Open d'Australie : comment Federer a retrouvé la flamme

Open d'Australie : comment Federer a retrouvé la flamme

DirectLCI
TENNIS – Demi-finaliste à Melbourne, après sa victoire mercredi matin face à Andy Murray (6-3, 6-4, 6-7, 6-3), le Suisse s'est hissé à un niveau que l'on ne le croyait plus capable d'atteindre. Désormais 6e joueur mondial et annoncé sur le déclin, Roger Federer (32 ans) s'offre une seconde jeunesse en Australie.

Les "déclinistes" en ont pour leur argent. Cote en baisse du tennis mondial en 2013, Roger Federer est passé en quelques mois de la place de n° 2 à la 6e au classement ATP. Un déclin inéluctable pour certains, à la faveur, il est vrai, de défaites précoces du Suisse (2e tour à Wimbledon et 8e de finale à l'US Open), qu'ils se sont fait un malin plaisir d'observer le sourire aux lèvres.
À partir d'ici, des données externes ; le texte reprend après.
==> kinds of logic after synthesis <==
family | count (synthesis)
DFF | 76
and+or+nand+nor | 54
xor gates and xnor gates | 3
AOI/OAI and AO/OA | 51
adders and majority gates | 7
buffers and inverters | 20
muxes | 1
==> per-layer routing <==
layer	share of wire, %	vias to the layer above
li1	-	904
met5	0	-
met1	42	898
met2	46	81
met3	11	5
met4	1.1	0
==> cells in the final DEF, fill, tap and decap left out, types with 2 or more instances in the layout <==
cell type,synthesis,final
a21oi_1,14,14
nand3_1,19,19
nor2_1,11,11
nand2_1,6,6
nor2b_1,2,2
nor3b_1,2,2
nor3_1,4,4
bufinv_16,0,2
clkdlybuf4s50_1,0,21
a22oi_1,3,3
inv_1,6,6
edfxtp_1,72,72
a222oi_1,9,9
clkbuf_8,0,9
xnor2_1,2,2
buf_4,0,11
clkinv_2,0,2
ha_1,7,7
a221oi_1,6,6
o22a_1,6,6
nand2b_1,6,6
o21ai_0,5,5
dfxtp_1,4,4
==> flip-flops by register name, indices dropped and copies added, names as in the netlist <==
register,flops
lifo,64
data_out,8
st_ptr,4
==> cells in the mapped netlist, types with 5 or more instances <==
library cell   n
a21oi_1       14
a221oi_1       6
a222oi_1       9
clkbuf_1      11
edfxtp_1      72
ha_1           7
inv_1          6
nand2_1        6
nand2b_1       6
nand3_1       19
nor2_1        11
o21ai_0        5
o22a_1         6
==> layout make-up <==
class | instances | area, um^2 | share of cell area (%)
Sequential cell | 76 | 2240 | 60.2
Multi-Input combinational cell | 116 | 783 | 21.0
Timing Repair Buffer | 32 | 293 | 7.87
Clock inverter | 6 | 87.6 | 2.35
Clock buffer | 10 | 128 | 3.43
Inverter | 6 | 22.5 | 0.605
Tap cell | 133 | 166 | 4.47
--- flow/design.v ---
module FIFObuffer( Clk, 
                   dataIn, 
                   RD, 
                   WR, 
                   EN, 
                   dataOut, 
                   Rst,
                   EMPTY, 
                   FULL 
                   ); 
input  Clk, 
       RD, 
       WR, 
       EN, 
       Rst;
output  EMPTY, 
        FULL;
input   [31:0]    dataIn;
output reg [31:0] dataOut;  
reg [3:0]  Count = 0; 
reg [31:0] FIFO [0:7]; 
reg [3:0]  readCounter = 0, 
           writeCounter = 0; 
assign EMPTY = (Count==0)? 1'b1:1'b0; 
assign FULL = (Count==8)? 1'b1:1'b0; 
always @ (posedge Clk) 
begin 
 if (EN==0); 
 else begin 
  if (Rst) begin 
   readCounter = 0; 
   writeCounter = 0; 
  end 
  else if (RD ==1'b1 && Count!=0) begin 
   dataOut  = FIFO[readCounter]; 
   readCounter = readCounter+1; 
  end 
  else if (WR==1'b1 && Count<8) begin
   FIFO[writeCounter]  = dataIn; 
   writeCounter  = writeCounter+1; 
  end 
  else; 
 end 
if (readCounter >= writeCounter) begin 
  Count=readCounter-writeCounter; 
 end 
 else if (writeCounter > readCounter) 
  Count=writeCounter-readCounter; 
 else;
 if (writeCounter==8) 
  writeCounter=0; 
 else if (readCounter==8) 
  readCounter=0;   
 else;
end 
endmodule
--- flow/run.sh ---
#!/bin/bash
# OpenROAD 26Q1-2900-gdf79404cd8, Yosys 0.63+post, stock flow scripts
make -C /OpenROAD-flow-scripts/flow DESIGN_CONFIG=/design/flow/config.mk WORK_HOME=/design/flow/orfs finish
--- flow/config.mk ---
export PLATFORM = sky130hd
export DESIGN_NAME = FIFObuffer
export DESIGN_NICKNAME = FIFObuffer
export VERILOG_FILES = /design/flow/design.v
export SDC_FILE = /design/flow/constraint.sdc
export NUM_CORES = 4
export LEC_CHECK = 1
export CORE_UTILIZATION = 50
--- flow/constraint.sdc ---
current_design FIFObuffer

set clk_period 10.1
set clk_io_pct 0.2

create_clock -name clk0 -period $clk_period [get_ports {Clk}]

set non_clock_inputs [all_inputs -no_clocks]
set_input_delay [expr $clk_period * $clk_io_pct] -clock clk0 $non_clock_inputs
set_output_delay [expr $clk_period * $clk_io_pct] -clock clk0 [all_outputs]
## flow/config.mk

```make
export PLATFORM = sky130hd
export DESIGN_NAME = unidade_aritmetica
export DESIGN_NICKNAME = unidade_aritmetica
export VERILOG_FILES = /design/flow/design.v
export SDC_FILE = /design/flow/constraint.sdc
export NUM_CORES = 4
export LEC_CHECK = 1
export CORE_AREA = 10 10 70 70
export DIE_AREA = 0 0 80 80
```

## flow/constraint.sdc

```tcl
current_design unidade_aritmetica

set clk_period 6.3
set clk_io_pct 0.2

create_clock -name clk0 -period $clk_period

set non_clock_inputs [all_inputs -no_clocks]
set_input_delay [expr $clk_period * $clk_io_pct] -clock clk0 $non_clock_inputs
set_output_delay [expr $clk_period * $clk_io_pct] -clock clk0 [all_outputs]
```

## flow/design.v

```verilog
module meia_soma (
    input a,
    input b,
    output soma,
    output vai_um
);
    assign soma = a ^ b;
    assign vai_um = a & b;
endmodule
module somador_completo (
    input a,
    input b,
    input cin,
    output soma,
    output cout
);
    wire s, c1, c2;
    meia_soma U1 (.a(a), .b(b), .soma(s), .vai_um(c1));
    meia_soma U2 (.a(s), .b(cin), .soma(soma), .vai_um(c2));
    assign cout = c1 | c2;
endmodule
module unidade_aritmetica (
    input [4:0] a,
    input [4:0] b,
    input cin,
    output [4:0] soma,
    output cout
);
    wire [4:0] vai_um;
    somador_completo FA0 (.a(a[0]), .b(b[0]), .cin(cin), .soma(soma[0]), .cout(vai_um[0]));
    somador_completo FA1 (.a(a[1]), .b(b[1]), .cin(vai_um[0]), .soma(soma[1]), .cout(vai_um[1]));
    somador_completo FA2 (.a(a[2]), .b(b[2]), .cin(vai_um[1]), .soma(soma[2]), .cout(vai_um[2]));
    somador_completo FA3 (.a(a[3]), .b(b[3]), .cin(vai_um[2]), .soma(soma[3]), .cout(vai_um[3]));
    somador_completo FA4 (.a(a[4]), .b(b[4]), .cin(vai_um[3]), .soma(soma[4]), .cout(cout));
endmodule
```

## flow/run.sh

```bash
#!/bin/bash
# OpenROAD 26Q1-2900-gdf79404cd8, Yosys 0.63+post, stock flow scripts
make -C /OpenROAD-flow-scripts/flow DESIGN_CONFIG=/design/flow/config.mk WORK_HOME=/design/flow/orfs finish
```

==> results.txt <==
Summary of implementation figures.

Outcome
The flow ran to the end, and the final reports show no timing, DRC or antenna violations.

Floorplan
At the floorplan stage, the core utilization is reported as 5.13%. The report lists the number of standard-cell rows as 21. In this run the full chip footprint comes out at 0.00640 mm2.

During I/O placement, the number of pins put on the boundary was 17. Per the OpenROAD floorplan log, the height of the die is 80 um. The horizontal die dimension is around 80 um. The region available for standard cell placement spans 0.00342 mm2.

STA
In the finished design, the share of the clock period the worst path needs comes to 86.1%. After layout, the minimum clock period comes to between 5 and 6 ns. Endpoints with negative setup slack in the final report add up to 0. Counting endpoints that fail hold in the final report gives 0. Based on the critical path, the design can be clocked at up to approximately 0.18 GHz. The most critical hold endpoint after final layout shows a slack of about 3.6 ns. Setup repair after global routing left no endpoint under its margin. The transition time of the tightest slew-check pin is 0.108 ns. For reference, the final report shows the max-slew violation count at 0. In the final timing run, aggregate negative setup slack is 0 ns. The max-slew check reports its worst relative slack as 92.8%.

Layout
From synthesis to final layout, the design area changed by 109%. After filler insertion, the fill cell instance count of the layout stands at 401. The logic area is 100 um2.

The number of clock buffers in the layout is 0. The area taken by sequential standard cells is reported as 0 um2. The final layout contains a sequential cell count of 0.

Cells with a size suffix above 1 make up 0% of the layout. The utilization after layout is a little over a tenth.

Synth
Per the Yosys statistics, synthesis produced 20 cells. The synthesized netlist contains 3 unique library cells. The post-synthesis instance area is 175 um2. The most frequent cell after synthesis is inv_1. The post-synth area from yosys stat is 175 um2. Yosys reports that the leading cell type by area covers a little under three fifths of the netlist area. In the synthesized netlist, the cells that appear most often are 10 x inv_1, 5 x buf_4, 5 x fa_1. A synthesized cell averages 8.76 um2. The instance count of the mapped netlist is 20. The cell type with the highest aggregate area in the netlist is fa_1. The sequential cell area fraction in the yosys report is 0%. The total number of yosys warnings is 0. In the post-synthesis netlist, the biggest area contributors are fa_1 57%, buf_4 21%, inv_1 21%.

Drt
The detailed-route via count is between 100 and 150. The detailed-route vias per instance is 1.86. For this run, the detailed router's first-pass iteration total came to 1. TritonRoute output was used to compute an average wire per cell of 7.31 um.

The routed wire length is 570 um. Once detail routing completed, the nets flagged for antenna violations numbered 0. The residual DRC count is 0. The antenna diode instance count is 0.

Per the log, the first TritonRoute iteration ended with a DRC count of 0.

Worst setup path
The number of cells on the critical path is 11. The biggest fanout along the worst timing path is 1. The most numerous cell type found on the critical path is fa_1. According to the timing report, the arrival time at the worst endpoint equals ~4.2 ns. The timing endpoint of the critical path is soma[4]. The slowest library cell on the worst path is clkdlybuf4s50_1. Per the post-run analysis, buffers plus inverters along the critical path come to 6. The critical path capture point type is an output port.

The largest incremental delay on the critical path is ~0.50 ns. Grouping stages by cell kind, the critical path spends the most delay in adder cells. The cell sequence reported for the critical path is clkdlybuf4s50_1, inv_1, fa_1, inv_1, fa_1, fa_1, fa_1, inv_1, fa_1, inv_1, clkdlybuf4s50_1. For the worst setup path, the data required time is 5.04 ns. The worst setup path startpoint is a[0]. The type of origin of the critical path is an input port. The critical path is of the in2out type.

Clock tree
The cts-stage hold buffer count is 0. Post-CTS repair ended up resizing 0 cells. The count of buffers added by post-CTS timing repair for setup is 0.

Pwr
The analysis attributes to cell leakage a power of 0.156 nW. In this run, the clock network consumes 0% of the power. The switching share of power is 29.5%.

The maximum vdd ir drop is roughly 22 uV. The power report attributes to the sequential group a share of 0%. The relative contribution of combinational cells to total power is 100.0%. The internal portion of the total power is 20.3 uW. The switching power is 8.48 uW. The power per cell area is 78.8 mW/mm2.

Placement
After its last routability iteration, the placer logged a weighted congestion of 0.850. The HPWL after detailed placement is between 500 and 600 um. During placement, the flow inserted port buffers numbering 17.

Global route
The global route stage reports its total congestion overflow as 0. The initial antenna violation count is 0. The number of global-route vias before repair is between 100 and 150. Total global-route track usage over all layers is 1.51%. The first-pass GRT wire length is 724 um.

The maximum number of pins on one net before global-route repair is 2.

Run
The number of logged tool warnings is 32. The max capacitance violation total is 0.

Worst hold path
In this run the worst hold path is classified as in2out.
[power by group through the flow]
stage	Clock (mW)	Combinational [mW]	Sequential, mW
4_1_cts	0	0.0295	0
6_report	0	0.0288	0
5_1_grt	0	0.0317	0
[cell usage in the layout, fill, tap and decap left out]
cell type | Yosys | layout
clkdlybuf4s50_1 | 0 | 17
inv_1 | 10 | 10
fa_1 | 5 | 5
[cells by family (layout without fill, tap and decap cells)]
group / after synthesis / in the layout / share of synthesized area, %
adders and majority gates: 5 / 5 / 57.1
buffers and inverters: 15 / 27 / 42.9
[tightest hold or removal path: stages]
cell	delay [ns]
clkdlybuf4s50_1	0.39
inv_1	0.07
fa_1	0.16
inv_1	0.04
clkdlybuf4s50_1	0.39
[through the flow]
stage	worst slack, ns	std cells	area (um2)	power (mW)
6_report	0.879	78	365	0.0288
5_1_grt	0.782	78	365	0.0317
4_1_cts	0.864	78	365	0.0295
3_5_place_dp	0.857	78	365	0.0296
3_3_place_gp	0.894	78	365	0.0292
2_1_floorplan	1.82	20	175	0.0134
[routing by layer]
metal	share of wire, %	up-vias	track usage [%]
met5	0	-	0
met4	0	0	0
met3	21	0	1.02
met2	29	15	1.61
met1	50	61	2.41
li1	-	69	-
[how the worst min path moves through the flow]
stage | from | end | slack (ns) | cells past startpoint
6_report | b[0] | soma[0] | 3.57 | 5
4_1_cts | b[0] | soma[0] | 3.58 | 5
5_1_grt | cin | soma[0] | 3.62 | 5
[layout make-up]
class                      instances  share of cell area, %
timing repair buffer              17                   46.6
inverter                          10                   10.3
tap                               46                   15.8
multi-input combinational          5                   27.4
Power figures rest on the tool's default switching activity, not on a simulated workload.
`flow/run.sh`:
```
#!/bin/bash
# OpenROAD 26Q1-2900-gdf79404cd8, Yosys 0.63+post, stock flow scripts
make -C /OpenROAD-flow-scripts/flow DESIGN_CONFIG=/design/flow/config.mk WORK_HOME=/design/flow/orfs finish
```
`flow/config.mk`:
```
export PLATFORM = sky130hd
export DESIGN_NAME = mp_booth
export DESIGN_NICKNAME = mp_booth
export VERILOG_FILES = /design/flow/design.v
export SDC_FILE = /design/flow/constraint.sdc
export NUM_CORES = 4
export LEC_CHECK = 1
export CORE_AREA = 10 10 88 88
export DIE_AREA = 0 0 98 98
```
**design/flow/run.sh**
```bash
#!/bin/bash
# OpenROAD 26Q1-2900-gdf79404cd8, Yosys 0.63+post, stock flow scripts
make -C /OpenROAD-flow-scripts/flow DESIGN_CONFIG=/design/flow/config.mk WORK_HOME=/design/flow/orfs finish
```
**design/flow/design.v**
```verilog
module stack( data_input,data_output,read_write,enable,reset,e_flag   ,f_flag,clk);
input [15:0]  data_input;
input read_write, enable,reset,clk;
output reg e_flag,f_flag;    
output reg [15:0] data_output;
reg [15:0] s[0:63];   
reg  [62:0] s_pointer;                
integer a;
always @ (posedge clk)
begin
 if (enable==0);
 else begin
  if (reset==1) 
  begin
  s_pointer= 64'd4;        
  e_flag= s_pointer[62];
  data_output  = 16'h0;
  for (a=0;a<63;a=a+1)
  begin
   s[a]= 0;
   end
   end
  else if (reset==0) 
  begin
  f_flag = s_pointer? 0:1;
  e_flag = s_pointer[2];
  data_output = 16'hx;
  if (f_flag == 1'b0 && read_write == 1'b0) begin
  s_pointer = s_pointer-1'b1;
  f_flag  = s_pointer? 0:1;
  e_flag = s_pointer[2];
  s[s_pointer] = data_input;
  end
  else if (e_flag == 1'b0 && read_write == 1'b1) begin
  data_output  = s[s_pointer];
  s[s_pointer] = 0;
  s_pointer  = s_pointer+1;
  f_flag  = s_pointer? 0:1;
  e_flag  = s_pointer[2];
  end
 else;
 end
 else;
 end
 end
endmodule
```
**design/flow/config.mk**
```make
export PLATFORM = sky130hd
export DESIGN_NAME = stack
export DESIGN_NICKNAME = stack
export VERILOG_FILES = /design/flow/design.v
export SDC_FILE = /design/flow/constraint.sdc
export NUM_CORES = 4
export LEC_CHECK = 1
export CORE_UTILIZATION = 40
```
**design/flow/constraint.sdc**
```tcl
current_design stack

set clk_period 38.7
set clk_io_pct 0.2

create_clock -name clk0 -period $clk_period [get_ports {clk}]

set non_clock_inputs [all_inputs -no_clocks]
set_input_delay [expr $clk_period * $clk_io_pct] -clock clk0 $non_clock_inputs
set_output_delay [expr $clk_period * $clk_io_pct] -clock clk0 [all_outputs]
```
==> results_slide.txt <==
Physical Implementation Snapshot

Clocking
  • CTS tree: done
  • Post-CTS Hold Fix Bufs: 0
  • Setup bufs post-CTS: 0
  • Clock Latency Late Sink: 0.74 ns
  • Inserted Clock Buffers: about 110
  • Htree depth: 3
  • CTS resizes: 0
  • TritonCTS Sinks: 1105
  • Clock root buffer: clkbuf_16
  • CTS max path bufs: 3
  • CTS clk-pin slew, worst paths: roughly 0.060 ns

Yosys
  • Post-synth EDFFs: 1105
  • Post-synth seq share: 0.736
  • Top FF cell, synth: edfxtp_1
  • Yosys chip area: 45100 sq um
  • Post-synth regs: 1105
  • Cells after synthesis: ~3000
  • Synth warnings: 2
  • Avg Cell Area, Syn: between 10 and 15 sq um
  • Mapped Area: 45100 sq um
  • Unique masters post-synth: 82
  • Yosys Instances: 3036
  • Async SR Flop Fraction: 0

Power and ir drop
  • Cell Pwr Density: between 50 and 60 nW/um^2
  • Peak VDD IR: ~0.000046 V
  • Switching Power: 0.776 mW
  • P_leak: 17.3 nW
  • Flop pwr share: 0.525
  • Combinational Power Share: 0.117
  • Int Pwr: approximately 2.1 mW
  • Switching power share of the total: 0.268
  • Clk pwr share: 0.357

Detailed routing
  • DR iter-0 viols: 3304
  • Routed via count: 31600
  • Total Routed Length: 190000 microns
  • Number of detailed-route iterations in the first pass: 6
  • Routed vias/inst: about 6.6
  • # DRC: 0
  • Avg WL per Cell: about 40 microns
  • Routed Antenna Nets: 0

Final timing
  • Fmax: around 0.091 GHz
  • Worst-margin pin slew: 1.10 ns
  • # setup viols final: 0
  • Final Critical Period: approximately 11 ns
  • Slew Limit Fails: 0
  • Period utilisation layout: 0.284
  • Final hold vios: 0
  • RSZ-0062 raised after global routing: false
  • Max_slew headroom: 0.266
  • Setup TNS: 0 ns
  • Worst Skew: 0.0752 ns

Floorplan
  • IO Pins: 38
  • Core area: approximately 110000 sq um
  • Die ar.: 114000 sq um
  • Cell Rows: 122
  • Core Util at FP: 0.406
  • Die Ht: between 300 and 400 microns
  • Chip width: 338 microns

Critical path
  • CP Class: in2reg
  • RR Startpoint: s_pointer[0]
  • Reg2Reg Depth: 12
  • CP Capture Type: flop
  • Crit path max-delay cell type: buf_4
  • Worst path buffer plus inverter count: 5
  • Crit-path cells: clkdlybuf4s50_1 -> nor2_1 -> nand2_1 -> o21ai_1 -> buf_4 -> inv_2 -> buf_4 -> nand3_1 -> o221ai_4 -> buf_4
  • Critical Path RT: 39.01 ns
  • Reg2reg end: s[58][2]
  • WP data arrival: 11.30 ns
  • CP startpoint kind: input port
  • Max stage delay on crit path: 0.73 ns
  • Max FO, Critical Path: ~58
  • Family with the most delay on the worst path: buffers and inverters
  • Setup slack, reg-to-reg: 33.41 ns
  • Most frequent cell on the critical path: buf_4

GRT
  • GRT overflow: 0
  • First-pass GRT wire length: 256000 microns
  • Vias in the first global route: 31400
  • Initial antenna violation count: 12
  • GRT Total Usage: 0.363
  • Pin count of the biggest net entering global routing: about 64

Min path
  • WHS Endpoint: data_output[2]
  • Hold wc startpoint: s[0][2]
  • Hold Path Class: reg2reg
  • Hold Path Depth: 2

Finish
  • Area grow syn2layout: 15.4%
  • Filler cell count: between 9000 and 10000
  • Finished Cell Area: 52000 sq um
  • Layout cells sized above 1: 0.151

Flow run
  • MaxCap Viol Count: 0
  • OpenROAD warnings: 31

Place
  • GPL Wtd Cong: between 1 and 1.5
  • Port Buffer Count: 37
  • Post-detail-place hpwl: 117000 microns
  • Placed Instance Area: 48600 sq um

Outcome
  • Status: finished, final reports clean
## Yosys cell counts (6+ instances only)
| master | n | area share |
|---|---|---|
| nor3b_1 | 11 | 0.0018 |
| nand2b_1 | 11 | 0.0015 |
| a22oi_1 | 331 | 0.055 |
| o31ai_1 | 9 | 0.0015 |
| a31oi_1 | 40 | 0.0056 |
| ha_1 | 6 | 0.0017 |
| or2_2 | 12 | 0.0017 |
| or3_1 | 16 | 0.0022 |
| a21oi_1 | 75 | 0.0083 |
| and3_1 | 39 | 0.0054 |
| clkbuf_1 | 175 | 0.015 |
| and2_1 | 25 | 0.0035 |
| o22ai_1 | 12 | 0.0017 |
| o221ai_1 | 7 | 0.0014 |
| o21ai_1 | 6 | 0.00067 |
| buf_2 | 14 | 0.0016 |
| or4_1 | 16 | 0.0027 |
| and4_1 | 6 | 0.0012 |
| nand3b_1 | 6 | 0.0010 |
| nand4_1 | 86 | 0.012 |
| xor2_1 | 45 | 0.0087 |
| a211oi_1 | 13 | 0.0022 |
| a222oi_1 | 14 | 0.0031 |
| buf_1 | 6 | 0.00050 |
| edfxtp_1 | 1105 | 0.74 |
| o311ai_0 | 6 | 0.0012 |
| nand2_1 | 105 | 0.0087 |
| nand3_1 | 105 | 0.012 |
| a22o_1 | 81 | 0.016 |
| nor2b_1 | 24 | 0.0033 |
| xnor2_1 | 38 | 0.0074 |
| nor2_1 | 202 | 0.017 |
| nor3_1 | 71 | 0.0079 |
| nor4_1 | 56 | 0.0078 |
| o21ai_0 | 79 | 0.0088 |
| o211ai_1 | 13 | 0.0022 |
| a221oi_1 | 82 | 0.016 |
| inv_1 | 10 | 0.00083 |
## logic make-up after synthesis
kind of cell | after synthesis | synth area share
DFF | 1105 | 0.736
and+or+nand+nor | 818 | 0.0951
AOI/OAI and AO/OA | 810 | 0.132
buffers and inverters | 212 | 0.0186
xor gates and xnor gates | 83 | 0.0161
adders and majority gates | 6 | 0.00167
muxes | 2 | 0.000472
## through the flow
stage,power [mW],util,hold slack (ns),setup WS [ns],instances
global placement,1.86,0.437,0.617,27.02,4566
CTS,2.87,0.468,0.573,27.75,4764
floorplan,1.66,-,0.591,26.86,3036
finish,2.89,0.468,0.565,27.72,4773
detailed placement,1.86,0.437,0.613,27.03,4566
global route,2.95,0.468,0.646,27.48,4771
## power by group through the flow
stage / clock, mW / combinational, mW / sequential [mW]
4_1_cts: 1.04 / 0.320 / 1.52
5_1_grt: 1.08 / 0.342 / 1.53
6_report: 1.03 / 0.339 / 1.52
## state kept, by name, summed over array words and instances (netlist names)
signal       count
f_flag           1
s_pointer       63
e_flag           1
data_output     16
s             1024
## how the worst max path moves through the flow
| stage | from | depth (start not counted) | end |
|---|---|---|---|
| finish | read_write | 10 | s[58][2] |
| global route | read_write | 10 | s[58][2] |
| CTS | read_write | 10 | s[58][2] |
## worst reg2reg max path, delay by kind of cell (launching register included)
kind,cells,cell delay (ns)
simple gates,4,1.65
compound gates,4,1.55
buf+inv,3,0.87
flops,1,0.58
fa+ha+maj,1,0.23
## cell type report
type	instances	area [sq um]	share of cell area
Clock buffer	133	2820	0.0542
Clock inverter	65	593	0.0114
Timing Repair Buffer	242	1900	0.0366
Antenna cell	9	22.5	0.000433
Multi-Input combinational cell	1719	11600	0.223
Tap cell	1488	1860	0.0358
Inverter	12	45.0	0.000866
Sequential cell	1105	33200	0.638
## layout by cell type (no fill, tap or decap), types with 14 or more instances in the layout
master and count:
nor4_1 54, a21oi_1 74, xor2_1 45, xnor2_1 38
o21ai_2 33, clkdlybuf4s50_1 35, edfxtp_1 1105, a222oi_1 14
nor2b_4 16, nor2_2 35, nor3_1 66, or4_1 16
nand3_1 105, a22oi_1 331, nand2_1 105, or3_1 16
nand4_1 86, buf_4 206, clkbuf_1 24, a22o_1 81
and3_1 39, clkbuf_16 109, clkinv_2 16, and2_1 25
clkinv_1 33, a31oi_1 40, nor2_1 167, a221oi_1 82
o21ai_0 48
File: flow/run.sh
#!/bin/bash
# OpenROAD 26Q1-2900-gdf79404cd8, Yosys 0.63+post, stock flow scripts
make -C /OpenROAD-flow-scripts/flow DESIGN_CONFIG=/design/flow/config.mk WORK_HOME=/design/flow/orfs finish
File: flow/config.mk
export PLATFORM = sky130hd
export DESIGN_NAME = redlight
export DESIGN_NICKNAME = redlight
export VERILOG_FILES = /design/flow/design.v
export SDC_FILE = /design/flow/constraint.sdc
export NUM_CORES = 4
export LEC_CHECK = 1
export CORE_UTILIZATION = 30
File: flow/constraint.sdc
current_design redlight

set clk_period 25.3
set clk_io_pct 0.2

create_clock -name clk0 -period $clk_period [get_ports {clk}]

set non_clock_inputs [all_inputs -no_clocks]
set_input_delay [expr $clk_period * $clk_io_pct] -clock clk0 $non_clock_inputs
set_output_delay [expr $clk_period * $clk_io_pct] -clock clk0 [all_outputs]
--- flow/design.v ---
module mux2to1_MEM(clk,busB,immOut,AluSrc,busOut);
input clk;
input [31:0] busB;
input [31:0] immOut;
input AluSrc;
output reg [31:0] busOut;
always@(posedge clk)
begin
	busOut=AluSrc?immOut:busB;
end
endmodule
--- flow/run.sh ---
#!/bin/bash
# OpenROAD 26Q1-2900-gdf79404cd8, Yosys 0.63+post, stock flow scripts
make -C /OpenROAD-flow-scripts/flow DESIGN_CONFIG=/design/flow/config.mk WORK_HOME=/design/flow/orfs finish
--- flow/config.mk ---
export PLATFORM = sky130hd
export DESIGN_NAME = mux2to1_MEM
export DESIGN_NICKNAME = mux2to1_MEM
export VERILOG_FILES = /design/flow/design.v
export SDC_FILE = /design/flow/constraint.sdc
export NUM_CORES = 4
export LEC_CHECK = 1
export CORE_AREA = 10 10 111 111
export DIE_AREA = 0 0 121 121
--- flow/constraint.sdc ---
current_design mux2to1_MEM

set clk_period 1.0
set clk_io_pct 0.2

create_clock -name clk0 -period $clk_period [get_ports {clk}]

set non_clock_inputs [all_inputs -no_clocks]
set_input_delay [expr $clk_period * $clk_io_pct] -clock clk0 $non_clock_inputs
set_output_delay [expr $clk_period * $clk_io_pct] -clock clk0 [all_outputs]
Quand les coups du plus beau palmarès de la discipline ont commencé à dévisser, on pouvait lire et entendre "il est fini" ou "place aux jeunes". Pourtant, en ce début d'année 2014, le Suisse s'amuse à contredire ses détracteurs et vient même de se qualifier pour la demi-finale de l'Open d'Australie, au détriment de l'Ecossais Andy Murray (6-3, 6-4, 6-7, 6-3). Un retour un premier plan qui ne doit rien au hasard.

Un corps tout neuf
Fini les problèmes de dos ! Après avoir vu son année 2013 gâchée par les pépins physiques (Federer avait même dû faire une pause de sept semaines après le tournoi d'Indian Wells en mars dernier), le Suisse semble avoir retrouvé tous ses moyens. Souplesse de mouvement et coups à nouveau décisifs, Federer a su profiter de l'intersaison pour parfaire sa préparation et soigner définitivement son dos. "Je frappe bien la balle depuis quelque temps déjà, donc, c'est bien que ça se mette en place dans un gros match comme ça, a-t-il commenté après sa victoire mercredi. Je sens que physiquement je suis revenu à mon niveau. Je suis à nouveau explosif. Je peux aller chercher les balles, ça ne me fait pas peur."

Un nouvel état d'esprit
Quand le corps va... A nouveau sur pied, Federer retrouve enfin du plaisir sur les courts et ça se voit. Loin des grimaces répétées qui parcouraient son visage l'an dernier, le Suisse sourit et serre à nouveau le poing à Melbourne. Des sensations retrouvées, qui habitent "Rodgeur" depuis plusieurs semaines : "J’attaque l’année avec beaucoup d’enthousiasme et une confiance que je n’avais pas forcément il y a quelques mois", expliquait le n° 6 avant d'arriver en Australie. Un tournoi qu'il a d'ailleurs abordé sans pression : "L’Open d’Australie ne sera pas déterminant pour la suite de ma saison. Pour dire la vérité, je pense même que ma forme ira crescendo. Je serai probablement au top en avril, peut-être déjà en mars."

Un nouvel entraîneur
Ça ressemble beaucoup à un déclic. Depuis que Federer a officialisé sa collaboration avec Stefan Edberg, en décembre, un vent nouveau semble souffler sur la fin de carrière du Suisse. Il faut dire que sur le papier, l'association des deux anciens n° 1 mondial (Edberg dans les années 1990 et Federer jusqu'en octobre 2012) a de quoi impressionner. "Sa présence est une stimulation, une chance inestimable d’échanger avec un champion que j’ai admiré et qui, peut-être, apportera des modifications à mon jeu", avait notamment expliqué "Rodgeur". Surtout, Edberg a visiblement "de bonnes idées" pour venir à bout de Rafal Nadal, que Federer n'a plus battu en Grand Chelem depuis la finale 2007 de Wimbledon. Ça tombe bien : c'est contre l'Espagnol que le Suisse jouera sa demi-finale vendredi.